◆ **TASK DETAILS**:
Scan the entries below. List each line with "mapped".

Records contained in a dataset
■ ■ ■ ■ ■ ■ ■
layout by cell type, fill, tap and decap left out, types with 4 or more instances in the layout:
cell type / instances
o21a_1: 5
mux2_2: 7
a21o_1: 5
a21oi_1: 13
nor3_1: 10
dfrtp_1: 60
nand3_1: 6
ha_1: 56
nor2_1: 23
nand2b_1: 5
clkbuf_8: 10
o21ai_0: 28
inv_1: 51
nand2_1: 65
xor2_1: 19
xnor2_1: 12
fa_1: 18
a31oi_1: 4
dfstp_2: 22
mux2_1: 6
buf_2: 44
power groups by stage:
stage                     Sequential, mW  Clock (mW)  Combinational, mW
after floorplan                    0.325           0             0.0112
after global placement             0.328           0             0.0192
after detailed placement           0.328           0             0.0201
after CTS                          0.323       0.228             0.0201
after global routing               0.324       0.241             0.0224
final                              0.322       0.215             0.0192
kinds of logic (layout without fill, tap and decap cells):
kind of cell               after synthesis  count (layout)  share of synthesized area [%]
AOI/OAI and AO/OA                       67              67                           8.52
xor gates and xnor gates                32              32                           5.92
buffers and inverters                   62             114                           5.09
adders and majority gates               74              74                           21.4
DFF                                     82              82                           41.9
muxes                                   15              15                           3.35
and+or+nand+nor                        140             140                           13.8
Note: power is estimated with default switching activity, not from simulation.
[src/rtl/des_key_schedule.sv]
// DES key schedule: rotates PC-1 C/D halves per round and emits PC-2 subkeys one per handshake.
// Optional DES_KS_REVERSE_EN adds K16..K1 (decrypt) ordering; without it every sequence is K1..K16.
module des_key_schedule (
  input  logic        clk,
  input  logic        rst_n,
  input  logic        load,
  input  logic        decrypt,
  input  logic [27:0] cbits,
  input  logic [27:0] dbits,
  input  logic        sk_ready,
  output logic        sk_valid,
  output logic [47:0] subkey,
  output logic [3:0]  sk_round,
  output logic        busy,
  output logic        done
);

  typedef enum logic {
    IDLE = 1'b0,
    RUN  = 1'b1
  } state_e;

  // One-based PC-2 selection, indexed by output bit j (subkey[j] = CD[PC2[j]-1]).
  localparam logic [5:0] PC2 [48] = '{
    6'd14, 6'd17, 6'd11, 6'd24, 6'd1,  6'd5,
    6'd3,  6'd28, 6'd15, 6'd6,  6'd21, 6'd10,
    6'd23, 6'd19, 6'd12, 6'd4,  6'd26, 6'd8,
    6'd16, 6'd7,  6'd27, 6'd20, 6'd13, 6'd2,
    6'd41, 6'd52, 6'd31, 6'd37, 6'd47, 6'd55,
    6'd30, 6'd40, 6'd51, 6'd45, 6'd33, 6'd48,
    6'd44, 6'd49, 6'd39, 6'd56, 6'd34, 6'd53,
    6'd46, 6'd42, 6'd50, 6'd36, 6'd29, 6'd32
  };

  state_e      state_q, state_d;
  logic [27:0] c_q, c_d;
  logic [27:0] d_q, d_d;
  logic [3:0]  cnt_q, cnt_d;
  logic        done_q, done_d;
  logic        last_round;

  // Bit 0 is DES bit 1, so a DES left rotate is a right shift of the vector.
  function automatic logic [27:0] rotl1(input logic [27:0] x);
    return {x[0], x[27:1]};
  endfunction

  function automatic logic [27:0] rotl2(input logic [27:0] x);
    return {x[1:0], x[27:2]};
  endfunction

  // Rounds 1, 2, 9 and 16 shift by one place, all others by two.
  function automatic logic single_shift(input logic [4:0] r);
    return (r == 5'd1) || (r == 5'd2) || (r == 5'd9) || (r == 5'd16);
  endfunction

  function automatic logic [47:0] pc2(input logic [27:0] c, input logic [27:0] d);
    logic [55:0] cd;
    logic [47:0] k;
    cd = {d, c};
    k  = '0;
    for (int j = 0; j < 48; j++) begin
      k[j] = cd[PC2[j] - 6'd1];
    end
    return k;
  endfunction

`ifdef DES_KS_REVERSE_EN
  logic dir_q, dir_d;

  function automatic logic [27:0] rotr1(input logic [27:0] x);
    return {x[26:0], x[27]};
  endfunction

  function automatic logic [27:0] rotr2(input logic [27:0] x);
    return {x[25:0], x[27:26]};
  endfunction

  assign last_round = dir_q ? (cnt_q == 4'd0) : (cnt_q == 4'd15);
`else
  logic unused_decrypt;
  assign unused_decrypt = decrypt;
  assign last_round     = (cnt_q == 4'd15);
`endif

  always_ff @(posedge clk or negedge rst_n) begin
    if (!rst_n) begin
      state_q <= IDLE;
      c_q     <= '0;
      d_q     <= '0;
      cnt_q   <= '0;
      done_q  <= 1'b0;
`ifdef DES_KS_REVERSE_EN
      dir_q   <= 1'b0;
`endif
    end else begin
      state_q <= state_d;
      c_q     <= c_d;
      d_q     <= d_d;
      cnt_q   <= cnt_d;
      done_q  <= done_d;
`ifdef DES_KS_REVERSE_EN
      dir_q   <= dir_d;
`endif
    end
  end

  always_comb begin
    state_d = state_q;
    c_d     = c_q;
    d_d     = d_q;
    cnt_d   = cnt_q;
    done_d  = 1'b0;
`ifdef DES_KS_REVERSE_EN
    dir_d   = dir_q;
`endif
    case (state_q)
      IDLE: begin
        if (load) begin
          state_d = RUN;
`ifdef DES_KS_REVERSE_EN
          dir_d = decrypt;
          // K16 uses a total shift of 28, i.e. the unrotated halves.
          if (decrypt) begin
            c_d   = cbits;
            d_d   = dbits;
            cnt_d = 4'd15;
          end else begin
            c_d   = rotl1(cbits);
            d_d   = rotl1(dbits);
            cnt_d = 4'd0;
          end
`else
          c_d   = rotl1(cbits);
          d_d   = rotl1(dbits);
          cnt_d = 4'd0;
`endif
        end
      end
      RUN: begin
        if (sk_ready) begin
          if (last_round) begin
            state_d = IDLE;
            done_d  = 1'b1;
            cnt_d   = 4'd0;
          end else begin
`ifdef DES_KS_REVERSE_EN
            if (dir_q) begin
              // Undo the shift that produced the current round.
              if (single_shift({1'b0, cnt_q} + 5'd1)) begin
                c_d = rotr1(c_q);
                d_d = rotr1(d_q);
              end else begin
                c_d = rotr2(c_q);
                d_d = rotr2(d_q);
              end
              cnt_d = cnt_q - 4'd1;
            end else begin
              if (single_shift({1'b0, cnt_q} + 5'd2)) begin
                c_d = rotl1(c_q);
                d_d = rotl1(d_q);
              end else begin
                c_d = rotl2(c_q);
                d_d = rotl2(d_q);
              end
              cnt_d = cnt_q + 4'd1;
            end
`else
            if (single_shift({1'b0, cnt_q} + 5'd2)) begin
              c_d = rotl1(c_q);
              d_d = rotl1(d_q);
            end else begin
              c_d = rotl2(c_q);
              d_d = rotl2(d_q);
            end
            cnt_d = cnt_q + 4'd1;
`endif
          end
        end
      end
      default: state_d = IDLE;
    endcase
  end

  assign sk_valid = (state_q == RUN);
  assign busy     = (state_q == RUN);
  assign done     = done_q;
  assign sk_round = cnt_q;
  assign subkey   = sk_valid ? pc2(c_q, d_q) : 48'd0;

endmodule

[config.mk]
export PLATFORM = sky130hd
export DESIGN_NAME = des_key_schedule
export DESIGN_NICKNAME = d
export VERILOG_FILES = /design/src/rtl/des_key_schedule.sv
export SDC_FILE = /design/constraint.sdc
export NUM_CORES = 1
export LEC_CHECK = 0
export ABC_CLOCK_PERIOD_IN_PS = 6000
export BUFFER_PORTS_ARGS = -buffer_cell sky130_fd_sc_hd__buf_4
export CELL_PAD_IN_SITES_DETAIL_PLACEMENT = 2
export CELL_PAD_IN_SITES_GLOBAL_PLACEMENT = 2
export CORE_MARGIN = 8
export CORE_UTILIZATION = 32
export CTS_BUF_LIST = sky130_fd_sc_hd__clkbuf_16
export DETAILED_ROUTE_END_ITERATION = 10
export PLACE_DENSITY = 0.88
export SYNTH_ARGS = -nofsm -noshare
export SYNTH_HDL_FRONTEND = slang
export SYNTH_SLANG_ARGS = --single-unit
[constraint.sdc]
create_clock -name clk -period 6 [get_ports clk]
set_input_delay 0.6 -clock clk [delete_from_list [all_inputs] [get_ports clk]]
set_output_delay 0.6 -clock clk [all_outputs]
set_load 0.005 [all_outputs]
======== After elaboration in Yosys (flattened, before gate mapping) ========
Cells that the tools add are included.
word-level totals
  input bits .............................. 61
  output and inout bits ................... 55
  word-level logic and storage cells ...... 43
  register bits ........................... 62
operators by class
  bitwise operators ....................... 1
  add/sub/neg operators ................... 2
  multiplexer cells ....................... 22
  equal/unequal tests ..................... 8
  reductions and logical operators ........ 5
operators with widths
  cell                                                                    count
  28-bit 2-to-1 mux                                                       8
  28-bit one-hot mux with 2 select lines                                  2
  48-bit 2-to-1 mux                                                       1
  4-bit 2-to-1 mux                                                        3
  4-bit one-hot mux with 2 select lines                                   1
  1-bit 2-to-1 mux                                                        6
  2-bit inequality test (second input constant)                           3
  4-bit by 2-bit adder with 5-bit output (second input constant)          1
  5-bit by 1-bit equality test with 1-bit output (second input constant)  1
  5-bit by 2-bit equality test with 1-bit output (second input constant)  1
  5-bit by 4-bit equality test with 1-bit output (second input constant)  1
  5-bit equality test (second input constant)                             1
  4-bit by 1-bit adder with 4-bit output (second input constant)          1
  4-bit equality test (second input constant)                             1
  1-bit logical OR                                                        3
  3-bit AND reduction                                                     1
  1-bit one-hot mux with 2 select lines                                   1
  2-bit AND reduction                                                     1
  1-bit NOT                                                               1

======== Logic depth before layout (Yosys ltp) ========
  word-level depth ........................ 9
  gate-level depth with buffers ........... 9
  mapped depth without buffers ............ 7

======== Worst setup path before layout ========
Ideal clock, no wire load.
  path type ............................... register to register
  start point ............................. reg cnt_q[1] (netlist: sk_round[1])
  end point ............................... reg c_q[0]
  setup time .............................. 0.135 ns
  clock period less this slack ............ 1.944 ns
  path buffers ............................ 2
  cell stages (with the launch flop) ...... 9
  arrival ................................. 1.809 ns
  required time ........................... 5.865 ns
  path slack .............................. 4.056 ns
  cell sequence ........................... dfrtp_1 -> ha_1 -> and3b_1 -> mux2i_4 -> o21a_1 -> buf_6 -> buf_12 -> mux2i_1 -> o22ai_1
between the ends
  word-level cells in the longest chain between the ends .. 9
  elaborated cells on any way between the ends .. 15
  those cells by class .................... 1 x add/sub; 6 x eq/ne; 4 x mux; 4 x reduce/logical
ends and longest elaborated chain
  element                                                                                                                  line  RTL
  start: declaration                                                                                                       38    logic [3:0] cnt_q, cnt_d;
  start signal: assignment                                                                                                 99    cnt_q <= cnt_d;
  4-bit by 2-bit adder with 5-bit output                                                                                   168   if (single_shift({1'b0, cnt_q} + 5'd2)) begin
  5-bit by 1-bit equality test with 1-bit output / 5-bit by 2-bit equality test with 1-bit output (equally long branches)  53    return (r == 5'd1) || (r == 5'd2) || (r == 5'd9) || (r == 5'd16);
  1-bit logical OR (3 in a row)                                                                                            53
  28-bit 2-to-1 mux                                                                                                        168
  28-bit 2-to-1 mux                                                                                                        141   if (last_round) begin
  28-bit 2-to-1 mux                                                                                                        140   if (sk_ready) begin
  28-bit one-hot mux with 2 select lines                                                                                   116   case (state_q)
  end signal: assignment                                                                                                   88    c_q <= '0;
  end signal: assignment                                                                                                   97    c_q <= c_d;
  end: declaration                                                                                                         36    logic [27:0] c_q, c_d;
Parallel ways exist; a longest one is shown, timed or not. The select of a mux whose other input is x is not followed.
A chain may end at the register's enable or synchronous reset.

======== Worst setup path after layout ========
  start point ............................. reg cnt_q[1] (netlist: sk_round[1])
  end point ............................... reg c_q[27]
The elaborated chain is that of the path after synthesis.

==> results.yml <==
placement:
  io_buffers: 114
  placed_cells: 662
  placed_area_um2: 4720
  gp_congestion: 0.760
  dp_hpwl_mm: 9.84
timing:
  finalSetupViolCount: 0
  period_needed_ps: 3210
  hold_viol_final: 0
  tns_ps: 0
  tightest_slew_ps: 1200
  layout_worst_path_cycle_share_pct: 53.6
  slew_headroom_pct: 19.7
  rsz0062_at_grt: "false"
  max_freq_mhz: 311
  drv_slew: 0
  fin_hold_ws_ps: 367
  finalClockSkew_ps: 7.63
status:
  status: "finished, final reports clean"
yosys:
  synth_cell_types: 32
  synth_compound_area_share_pct: 18.6
  synth_fa_ha_area_share_pct: 1.31
  muxShareOfSynthArea_pct: 15.5
  synth_warnings: 0
  seq_area_frac_synth_pct: 40.7
  synthSimpleGateAreaFrac_pct: 18.7
  ys_ff_latch: 62
  synth_top_family_by_area: "simple AND/OR/NAND/NOR gates"
  synth_xor_area_share_pct: 0
  netlist_area_um2: 3820
  syn_nets: 498
  synth.avg_cell_area_um2: 8.81
  syn_inst: 433
detailed_routing:
  ant_nets: 0
  viasPerCell: 5.39
  wl_mm: 14.8
  post-route-drc-count: 0
  drtPass1Iterations: 4
  wl_per_cell_um: 21.9
  vias: 3643
  first_iter_violations: 156
critical_path:
  crit_fanout: 43
  cpPeakStageDelay_ps: 690
  regToRegEndpoint: "c_q[27]$_DFFE_PN0P_"
  worst_path_max_delay_cell: "nand3_2"
  cp_num_buf_inv: 1
  critical-path-top-delay-family: "compound AO/OA/AOI/OAI gates"
  critical_path_depth: 7
  critPathArrivalTime_ps: 3420
  cp.required_ps: 6210
  rr_worst_depth: 7
  criticalPathCategory: "reg -> reg"
  reg2reg_from: "sk_round[1]$_DFFE_PN0P_"
  cp-start-kind: "register"
  endpoint_kind: "register"
  crit_chain: "ha_1 -> nand3_1 -> nand3_2 -> a21boi_4 -> buf_4 -> a21oi_1 -> o22ai_1"
  rrSetupSlack_ps: 2790
clocking:
  cts_tree: "done"
  cts_buffers: 9
  h-tree-depth: 3
  clock_path_buffers: 2
  ctsHoldBuffers: 0
  path_clk_slew_ps: 60
  clock_latency_ps: 330
  cts.root.buffer_cell: "clkbuf_16"
  cts_setup_buffers: 0
  post_cts.resized_instances: 0
  clock_sinks: 62
floorplan:
  io_pins: 116
  coreArea_um2: 11800
  die_h_um: 125
  floorplan.initialDensity_pct: 32.3
  die_w_um: 125
  rows: 40
  die_area_um2: 15700
pwr:
  vdd_drop_max_mv: 0.227
  leakage_nw: 2.26
  power.density_nw_per_um2: 539
layout:
  regArea_um2: 1550
  final_cell_mix: "buf_4 (118), dfrtp_1 (61), mux2i_1 (57), nor2_1 (54), a21oi_1 (51)"
  layout_commonest_cell: "buf_4"
  antenna-diode-count: 0
  drive_gt1_share_pct: 25.9
  fin_cells: 676
  num-fill-cells: 1297
  multi_input_area_um2: 2090
  stdcell_area_um2: 4970
  syn2layout_area_growth_pct: 30.2
  final_nets: 591
global_routing:
  grt_pass1_vias: 4299
  antenna_found_initial: 0
  grt_max_degree: 78
  grt_pass1_wl_mm: 23.8
  grt-ovfl-total: 0
  grt_use_total_pct: 19.0
flow_run:
  cap_violations: 0
worst_hold_path:
  hold_class: "in -> async"
power breakdown:
group          internal, mW  leakage, nW  total (mW)  switching (mW)
registers             0.616        0.720       0.828           0.212
logic                 0.679         1.42        1.39           0.713
clock network         0.268        0.125       0.459           0.191
cells in the mapped netlist, drive strengths merged:
cell type,n,area (um^2)
nand2b,1,6.26
ha,4,50.1
inv,3,11.3
mux2i,58,593
nor2b,1,6.26
and3b,1,8.76
buf,15,109
and2,49,307
nor2,54,203
a32oi,1,8.76
o21bai,1,7.51
o21ai,16,91.3
a31oi,14,87.6
o22ai,26,163
nand2,34,128
a21boi,1,11.3
o221ai,5,43.8
a32o,2,20.0
dfrtp,62,1550
nand3,10,55.1
a21oi,53,269
o21a,1,7.51
clkbuf,21,78.8
flip-flops by register name, summed over array words and instances, names as in the netlist:
register	cells
d_q	28
busy	1
done	1
sk_round	4
c_q	28
cell families (layout without fill, tap and decap cells):
group	count (synthesis)	after routing
AOI/OAI and AO/OA	120	120
adders and majority gates	4	4
buffers and inverters	39	135
DFF	62	62
muxes	58	58
and+or+nand+nor	150	150
layer usage:
layer | GRT usage (%) | up-vias | part of all wire, %
li1 | - | 1709 | -
met1 | 22.1 | 1834 | 44
met2 | 33.3 | 81 | 50
met3 | 5.23 | 19 | 3.8
met4 | 5.87 | 0 | 1.4
met5 | 0 | - | 0
through the flow:
stage | total power, mW | util (%) | setup WS [ps]
6_report | 2.68 | 42.1 | 2790
5_1_grt | 2.87 | 42.1 | 2540
4_1_cts | 2.71 | 42.1 | 2830
3_5_place_dp | 2.23 | 40.0 | 2850
3_3_place_gp | 2.13 | 40.0 | 2950
2_1_floorplan | 1.65 | - | 4060
worst max-delay path by stage:
stage | start | endpoint | slack (ps)
floorplan | sk_round[1]$_DFFE_PN0P_ | c_q[0]$_DFFE_PN0P_ | 4060
global placement | sk_round[1]$_DFFE_PN0P_ | d_q[13]$_DFFE_PN0P_ | 2950
detailed placement | sk_round[1]$_DFFE_PN0P_ | c_q[27]$_DFFE_PN0P_ | 2850
CTS | sk_round[1]$_DFFE_PN0P_ | d_q[22]$_DFFE_PN0P_ | 2830
global route | sk_round[1]$_DFFE_PN0P_ | c_q[27]$_DFFE_PN0P_ | 2540
finish | sk_round[1]$_DFFE_PN0P_ | c_q[27]$_DFFE_PN0P_ | 2790
area by class of cell:
| cell class | count | share of cell area (%) |
|---|---|---|
| Tap cell | 147 | 3.70 |
| Clock buffer | 9 | 4.53 |
| Timing Repair Buffer | 118 | 17.8 |
| Clock inverter | 5 | 0.403 |
| Multi-Input combinational cell | 332 | 42.1 |
| Inverter | 3 | 0.227 |
| Sequential cell | 62 | 31.3 |
No activity file was read; power rests on OpenSTA's default activity.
■ ■ ■ ■ ■ ■ ■
◆ **YOUR RESPONSE**:
  mapped depth without buffers ............ 7
cells in the mapped netlist, drive strengths merged:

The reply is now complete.